I have changed a total of 7 cam followers from friends in the past 2 months!! last was an old guys passat, and when I inspected it, it was completelly broken!!! fkn miracle that nothing else got damaged on his car!...

I always inspect this part on the 2.0t engines no matter what... even if is only a intake to be installed, if car has more than 10000 miles on it, I check it.

I will save the next bunch of followers and send them to our local VW headquarters when you guys send yours and make it public on the media.


----------



## hayejay (Jun 16, 2008)

A2L90E said:


> I had my cam follower changed a few weeks back. Fortunately it was in decent shape. In reading all of the horror stories about the cam followers, has anyone ever mailed their old cam follower to VW with a letter explaining your overall disappointment with the design flaw?
> 
> I would be interested in hearing if anyone has done this and received a response from VW.
> 
> I hope to shortly draft a letter and include the letter, cam follower, and as many posts with pictures that I can find on Vortex of bad cam followers.

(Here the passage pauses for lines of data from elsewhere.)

$ cat config.mk
export PLATFORM = sky130hd
export DESIGN_NAME = bdpb_div
export DESIGN_NICKNAME = d
export VERILOG_FILES = /design/src/bdpb_pkg.sv /design/src/bdpb_div.sv
export SDC_FILE = /design/constraint.sdc
export NUM_CORES = 2
export LEC_CHECK = 0
export ABC_AREA = 1
export BUFFER_PORTS_ARGS = -buffer_cell sky130_fd_sc_hd__buf_2
export CAP_MARGIN = 25
export CORE_ASPECT_RATIO = 1.75
export CORE_UTILIZATION = 46
export CTS_CLUSTER_DIAMETER = 50
export DETAILED_ROUTE_END_ITERATION = 10
export GPL_ROUTABILITY_DRIVEN = 0
export SLEW_MARGIN = 40
export SYNTH_ARGS = -nofsm -noshare
export SYNTH_HDL_FRONTEND = slang
export SYNTH_SLANG_ARGS = --single-unit
$ cat constraint.sdc
create_clock -name i_clk -period 5.9 [get_ports i_clk]
set_input_delay 1.18 -clock i_clk [delete_from_list [all_inputs] [get_ports i_clk]]
set_output_delay 1.18 -clock i_clk [all_outputs]
set_load 0.01 [all_outputs]
$ cat src/bdpb_pkg.sv
// Shared types, constants and helpers for the brush dab pixel blend pipeline.
package bdpb_pkg;

    localparam logic [16:0] ONE_Q16    = 17'h10000;
    localparam logic [15:0] MIN_RADIUS = 16'd26;

    localparam logic [2:0] CFG_CENTER_X  = 3'd0;
    localparam logic [2:0] CFG_CENTER_Y  = 3'd1;
    localparam logic [2:0] CFG_RADIUS    = 3'd2;
    localparam logic [2:0] CFG_OPACITY   = 3'd3;
    localparam logic [2:0] CFG_HARDNESS  = 3'd4;
    localparam logic [2:0] CFG_PAINT_R   = 3'd5;
    localparam logic [2:0] CFG_PAINT_G   = 3'd6;
    localparam logic [2:0] CFG_PAINT_B   = 3'd7;

    typedef struct packed {
        logic [16:0] red;
        logic [16:0] green;
        logic [16:0] blue;
        logic [16:0] alpha;
    } t_pix;

    function automatic logic [16:0] sat_q16(input logic [16:0] v);
        sat_q16 = (v > ONE_Q16) ? ONE_Q16 : v;
    endfunction

endpackage

$ cat src/bdpb_div.sv
// Pipelined restoring divider, one quotient bit per stage, with sideband payload.
module bdpb_div
    import bdpb_pkg::*;
#(
    parameter int RW = 32,
    parameter int QB = 17,
    parameter int SW = 69
) (
    input  logic          i_clk,
    input  logic          i_rst_n,
    input  logic          i_valid,
    input  logic [RW-1:0] i_rem,
    input  logic [QB-1:0] i_low,
    input  logic [RW-1:0] i_div,
    input  logic [SW-1:0] i_side,
    output logic          o_valid,
    output logic [QB-1:0] o_quot,
    output logic [SW-1:0] o_side
);

    logic          r_vld  [QB];
    logic [RW-1:0] r_rem  [QB];
    logic [QB-1:0] r_low  [QB];
    logic [QB-1:0] r_quot [QB];
    logic [RW-1:0] r_dvs  [QB];
    logic [SW-1:0] r_side [QB];

    genvar k;
    generate
        for (k = 0; k < QB; k++) begin : g_stage
            logic          p_vld;
            logic [RW-1:0] p_rem;
            logic [QB-1:0] p_low;
            logic [QB-1:0] p_quot;
            logic [RW-1:0] p_dvs;
            logic [SW-1:0] p_side;
            logic [RW:0]   w_trial;
            logic [RW:0]   w_diff;
            logic          w_ge;

            if (k == 0) begin : g_first
                assign p_vld  = i_valid;
                assign p_rem  = i_rem;
                assign p_low  = i_low;
                assign p_quot = '0;
                assign p_dvs  = i_div;
                assign p_side = i_side;
            end else begin : g_next
                assign p_vld  = r_vld[k-1];
                assign p_rem  = r_rem[k-1];
                assign p_low  = r_low[k-1];
                assign p_quot = r_quot[k-1];
                assign p_dvs  = r_dvs[k-1];
                assign p_side = r_side[k-1];
            end

            assign w_trial = {p_rem, p_low[QB-1]};
            assign w_ge    = w_trial >= {1'b0, p_dvs};
            assign w_diff  = w_trial - {1'b0, p_dvs};

            always_ff @(posedge i_clk) begin
                if (!i_rst_n) begin
                    r_vld[k] <= 1'b0;
                end else begin
                    r_vld[k] <= p_vld;
                end
            end

            always_ff @(posedge i_clk) begin
                r_rem[k]  <= w_ge ? w_diff[RW-1:0] : w_trial[RW-1:0];
                r_low[k]  <= {p_low[QB-2:0], 1'b0};
                r_quot[k] <= {p_quot[QB-2:0], w_ge};
                r_dvs[k]  <= p_dvs;
                r_side[k] <= p_side;
            end
        end
    endgenerate

    assign o_valid = r_vld[QB-1];
    assign o_quot  = r_quot[QB-1];
    assign o_side  = r_side[QB-1];

endmodule

==> results.md, run 1 <==
- Status: stopped before the end
- Failed at: global routing
- Error msg: [ERROR GRT-0116] Global routing finished with congestion. Check the congestion regions in the DRC Viewer.
- Dpl hpwl: around 270,000 um
- Multiplexer share of the synthesized area: 0%
- Top Ports: 240
- Number of flops mapped to enable cells by yosys: 0
- Compound-gate portion of the synthesized area: approximately 2.0%
- Clk root buf: clkbuf_16
- Part of the Yosys area used for sequential elements: slightly below 50%
- Setup Fix Bufs, Post-CTS: 0
- First-pass GRT wire length: 630,000 um
- Standard-cell rows: ~230
- Hold Buf Count CTS: 0
- Top cell type's share of synthesized area: 49.6%
- Max Root-Sink Buffers: 4
- Post-Synth Adder-Cell Area: 7.05%
- CTS H-Tree Depth: 4
- Vias in the first global route: 94,400
- Post-cts sizing count: 0
- Netlist cell types: 40
- Post-synthesis cell count: around 13,000
- Largest net degree at the start of global routing: 37
- Simple-gate share of the synthesized area: around 29%
- #FFs+latches synth: between 2,000 and 3,000
- Xor-xnor portion of the synthesized cell area: between 1.5 and 2%
- GR Util All Layers: a little under two fifths
- Largest family of logic cells by synthesized area: simple AND/OR/NAND/NOR gates
- Mapped cell area: roughly 100,000 um^2
- Mapped Nets: 13,900
- Synthesized area per cell: ~7.7 um^2
- Placed instance area: 105,000 um^2
- Die width: between 300 and 400 um
- Chip Height: 622 um
- GRT Residual Overflow: 517
- Dominant cell type by area after synthesis: dfxtp_1
- IO Port Bufs: approximately 240
- Async SR Flop Fraction: 0%
- Num CTS Buffers: between 200 and 250
- Most used flip-flop cell after synthesis: dfxtp_1
- Starting Density: approximately 46%
- Synth area leaders: dfxtp_1 (50%), nand2_1 (17%), inv_1 (9.3%)
- Sink Count: 2,503
- Count of synthesis-stage warnings from yosys: 0
==> routing by layer <==
layer  track usage (%)  GRT overflow
met2              58.2           303
met3              21.3             5
met1              32.9             3
met5              9.34             2
met4              40.0           204
==> cells in the mapped netlist (all sizes together), types with 21 or more instances <==
library cell  count
nor3            148
o21ai            40
buf             145
nand3          1025
and2             79
nand3b          130
xor2            208
xnor2            21
nand2          4651
nor2            711
ha              544
o21bai           21
inv            2508
a21oi           320
dfxtp          2503
nand4            49
==> cells by family after synthesis <==
logic type | after synthesis
flops | 2503
xor+xnor | 229
fa+ha+maj | 560
compound gates | 385
simple gates | 6805
buf+inv | 2655
==> per-stage QoR <==
stage               utilization [%]  std cells  setup WS, ps
floorplan                         -      13100          3230
global placement               48.0      16100          1560
detailed placement             48.0      16100          1590
CTS                            51.9      16500          2320
==> run 2: changes to the inputs <==
--- a/config.mk
+++ b/config.mk
@@ -8,11 +8,10 @@
 export ABC_AREA = 1
 export BUFFER_PORTS_ARGS = -buffer_cell sky130_fd_sc_hd__buf_2
 export CAP_MARGIN = 25
-export CORE_ASPECT_RATIO = 1.75
-export CORE_UTILIZATION = 46
-export CTS_CLUSTER_DIAMETER = 50
+export CORE_UTILIZATION = 31
 export DETAILED_ROUTE_END_ITERATION = 10
 export GPL_ROUTABILITY_DRIVEN = 0
+export PLACE_DENSITY_LB_ADDON = 0.15
 export SLEW_MARGIN = 40
 export SYNTH_ARGS = -nofsm -noshare
 export SYNTH_HDL_FRONTEND = slang
==> results.md, run 2 <==
- Status: complete, but fails checks
- Failing checks: DRC
- Dominant cell type by area after synthesis: dfxtp_1
- R2r setup slk: 2610 ps
- Placed instance area: 107,000 um^2 (+1.7%)
- Clk slew on worst S/H paths: approximately 60 ps
- Critical path capture point: r_rem[0][218]
- Commonest non-fill, non-tap cell in the layout: nand2_1
- Pwr Density: just under 600 nW/um^2
- First-pass GRT wire length: between 400,000 and 500,000 um
- RSZ-0062 raised after global routing: no
- Count of synthesis-stage warnings from yosys: 0 (unchanged)
- Worst r2r src: r_dvs[0][168]
- Hold Buf Count CTS: 0 (unchanged)
- Synth area leaders: dfxtp_1 (50%), nand2_1 (17%), inv_1 (9.3%)
- R2r endpoint: r_rem[0][218]
- Worst min path class: reg -> reg
- Sum Neg Setup Slack: 0 ps
- Count of final hold-check violations: 0
- Share of cells above drive strength 1: roughly 7.6%
- IO Port Bufs: 239 (unchanged)
- Chip Height: 573 um (-7.9%)
- CP cell instances: inv_1 -> ha_1 -> nand2_1 -> nor2_2 -> nand2_1 -> nor2_1 -> nand3_1 -> nand3_2 -> nor2_4 -> buf_4 -> nand2_8 -> nand2_1 -> nand2_1
- Async SR Flop Fraction: 0% (unchanged)
- CP endpoint kind: register
- Hold path depth: 0
- Worst-path cell with the longest stage delay: dfxtp_1
- Layout area overhead: 15.4%
- Worst Setup Path Type: reg -> reg
- Fmax: ~0.30 GHz
- Max_cap viols: 0
- Max Root-Sink Buffers: 4 (unchanged)
- CTS H-Tree Depth: 5 (+1)
- DRC: between 50 and 60
- Post-cts sizing count: 0 (unchanged)
- Standard-cell rows: 209 (-7.9%)
- Core area: ~320,000 um^2
- Place WS: 2310 ps (+715 ps)
- Part of the Yosys area used for sequential elements: 49.6% (unchanged)
- Most frequent cells in the layout: nand2_1 (4,565), dfxtp_1 (2,503), inv_1 (2,494)
- Clk root buf: clkbuf_16
- Leakage: around 62 nW
- Required time of the worst setup path: roughly 6600 ps
- Final worst clock skew: roughly 65 ps
- # nets final: approximately 14,000
- First-pass detailed-route iteration total: 11
- #FFs+latches synth: 2,503 (unchanged)
- Setup Viol. Count Final: 0
- Max-slew violations: 0
- Starting Density: 31.2% (-15 points)
- Worst vdd ir: 244 uV
- Setup ws final: approximately 2600 ps
- Final std cell area, no fill: about 120,000 um^2
- Full die area: about 330,000 um^2
- Netlist cell types: 40 (unchanged)
- Final worst path period share: 55.8%
- Top cell type's share of synthesized area: 49.6% (unchanged)
- WL final: approximately 290,000 um
- Vias in the first global route: between 70,000 and 80,000
- Mapped Nets: 13,900 (unchanged)
- Top cells by count, synth: nand2_1 (4,565), dfxtp_1 (2,503), inv_1 (2,494), nand3_1 (901), nor2_1 (646)
- Shortest period the worst path allows: ~3300 ps
- Worst-Skew Late Latency: 890 ps
- Synthesized area per cell: 7.69 um^2 (unchanged)
- Startpoint Class: register
- Drt via density: around 4.2
- Antenna-violating nets left: 0
- Cell with the most instances after synthesis: nand2_1
- R2R depth: 13
- Initial antenna violation count: 17
- Post-synthesis cell count: 13,100 (unchanged)
- Top cell by count, worst path: nand2_1
- GR Util All Layers: 17.6%
- TritonCTS clock tree: done
- Num CTS Buffers: 286 (+21%)
- Setup Fix Bufs, Post-CTS: 0 (unchanged)
- Vias: between 70,000 and 80,000
- Die width: 573 um (+61%)
- Starting DRT DRC Count: about 4,200
- Largest register FFs: approximately 1,200
- Mapped cell area: 101,000 um^2 (unchanged)
- Top Ports: 240 (unchanged)
- Biggest register: r_side
- Rel. slew slack: 40.5%
- Largest net degree at the start of global routing: 37
- CP peak stage delay: 650 ps
- CP Max Fanout: 33
- DR WL/cell: approximately 16 um
- Worst Tran Pin Value: ~880 ps
- Most used flip-flop cell after synthesis: dfxtp_1
- Dpl hpwl: 235,000 um (-12%)
- Top flop regs: r_side x1173, r_dvs x512, r_rem x512
- CP startpoint: r_dvs[0][168]
- GRT Residual Overflow: 0
- Arr. time, crit path: approximately 4000 ps
- Number of flops mapped to enable cells by yosys: 0 (unchanged)
- Sink Count: 2,503 (unchanged)
==> run 2: worst max-delay path, delay by kind of cell, from the launching register on <==
| kind | cells | cell delay (ps) |
|---|---|---|
| buffers and inverters | 2 | 420 |
| adder cells (fa/ha/maj) | 1 | 340 |
| AND/OR/NAND/NOR | 10 | 1630 |
| flip-flops | 1 | 650 |
==> run 2: cells by family after synthesis <==
kind of cell	after synthesis	synth area share, %
compound gates	385	1.98
fa+ha+maj	560	7.05
buf+inv	2655	10.4
flops	2503	49.6
simple gates	6805	29.0
xor+xnor	229	1.98
==> run 2: per-stage QoR <==
stage	util [%]	std cells	hold WS, ps	power, mW
after floorplan	-	13100	310	41.2
after global placement	32.9	17600	310	49.8
after detailed placement	32.9	17600	312	49.8
after CTS	36.0	18100	265	68.6
after global routing	36.0	18100	277	73.0
final	36.0	18100	284	67.7
==> run 2: final cells by class <==
type / count / area (um^2)
Multi-Input combinational cell: 7979 / 40400
Antenna cell: 8 / 20.0
Clock buffer: 387 / 8230
Timing Repair Buffer: 256 / 1350
Clock inverter: 125 / 1670
Sequential cell: 2503 / 50100
Fill cell: 34500 / 208000
Inverter: 2508 / 9410
Tap cell: 4325 / 5410
==> run 2: routing by layer <==
metal  global-route usage (%)  wire length, um
met1                     22.2           134000
met2                     30.2           136000
met3                     2.25            11500
met4                     7.28            12600
met5                        0               35
==> run 2: worst min-delay path by stage <==
stage / startpoint / to / slack [ps]
global placement: r_side[0][1086] / r_side[1][51] / 310
global route: r_side[0][660] / r_side[0][729] / 280
finish: r_side[0][660] / r_side[0][729] / 280
CTS: r_side[0][660] / r_side[0][729] / 270
floorplan: r_low[0][85] / r_low[0][102] / 310
detailed placement: r_side[0][1007] / r_side[0][1076] / 310
==> run 2: where the power goes <==
| part | switching [mW] | internal, mW | leakage (nW) |
|---|---|---|---|
| Sequential | 2.11 | 20.0 | 21.1 |
| Clock | 7.20 | 11.1 | 4.82 |
| Combinational | 18.6 | 8.65 | 36.4 |
| Total | 27.9 | 39.8 | 62.3 |
(Power assumes the default switching activity.)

 I'm down for that idea too.. Why should we be spending the money for followers.. I've not have any horror with this and having stage 2 but still paying out of pocket for the followers.


----------



## avgwarhawk (Aug 10, 2009)

hayejay said:


> I'm down for that idea too.. Why should we be spending the money for followers.. I've not have any horror with this and having stage 2 but still paying out of pocket for the followers.


 So there is more than me who thinks adding this follower check to the regular maintenance at our expense is pure nonsense. :thumbup:


----------



## bostonaudi1 (May 14, 2006)

What likely needs to happen is a class action against VW. 

About 2 years after I bought my Audi S4 brand new back in 2000 I got a notice that a class action was being settled against Audi for selling the car with summer performance tires! Some knucklehead apparently had a winter incident with the summer tires (which were useless below 32), if they can be sued for that, this would seem like a no brainer. 

I like the idea of making a big pile of failed cam followers, camshafts etc, and putting it on the sidewalk in front of VWoA's headquarters, calling some press over, and offering the parts back to VW. 

http://www.lawyersandsettlements.com/faq.html


----------



## Krieger (May 5, 2009)

yeah, getting the media involved, then announcing a class action would work wonders, but who is willing to get it started?


----------



## bostonaudi1 (May 14, 2006)

Krieger said:


> yeah, getting the media involved, then announcing a class action would work wonders, but who is willing to get it started?


 Probably by someone(s) who had it all fail (cam, cam follower and pump) and had to pay out of pocket to get it fixed.


----------



## 2slojetta0L (Dec 15, 2001)

Did you guys see the facebook page dedicated to 2.0FSi cam followers. It's a shame that nothing is being done by vw to resolve these issues-I guess bringing out the TSI is their idea of fixing the issue-and **** the rest of us- maybe someone has some pull that can get this public and make vw responsible-anyway here is the page- 
http://www.facebook.com/group.php?gid=235507629582&ref=ts


----------



## hayejay (Jun 16, 2008)

avgwarhawk said:


> So there is more than me who thinks adding this follower check to the regular maintenance at our expense is pure nonsense. :thumbup:


Well yes it is nonsense. Plus I didn't know anything about it til VW service told me or maybe it was on here.. I think.. anyway Paying for this is CF and taking the time is a pain... not the end of the world but a pain.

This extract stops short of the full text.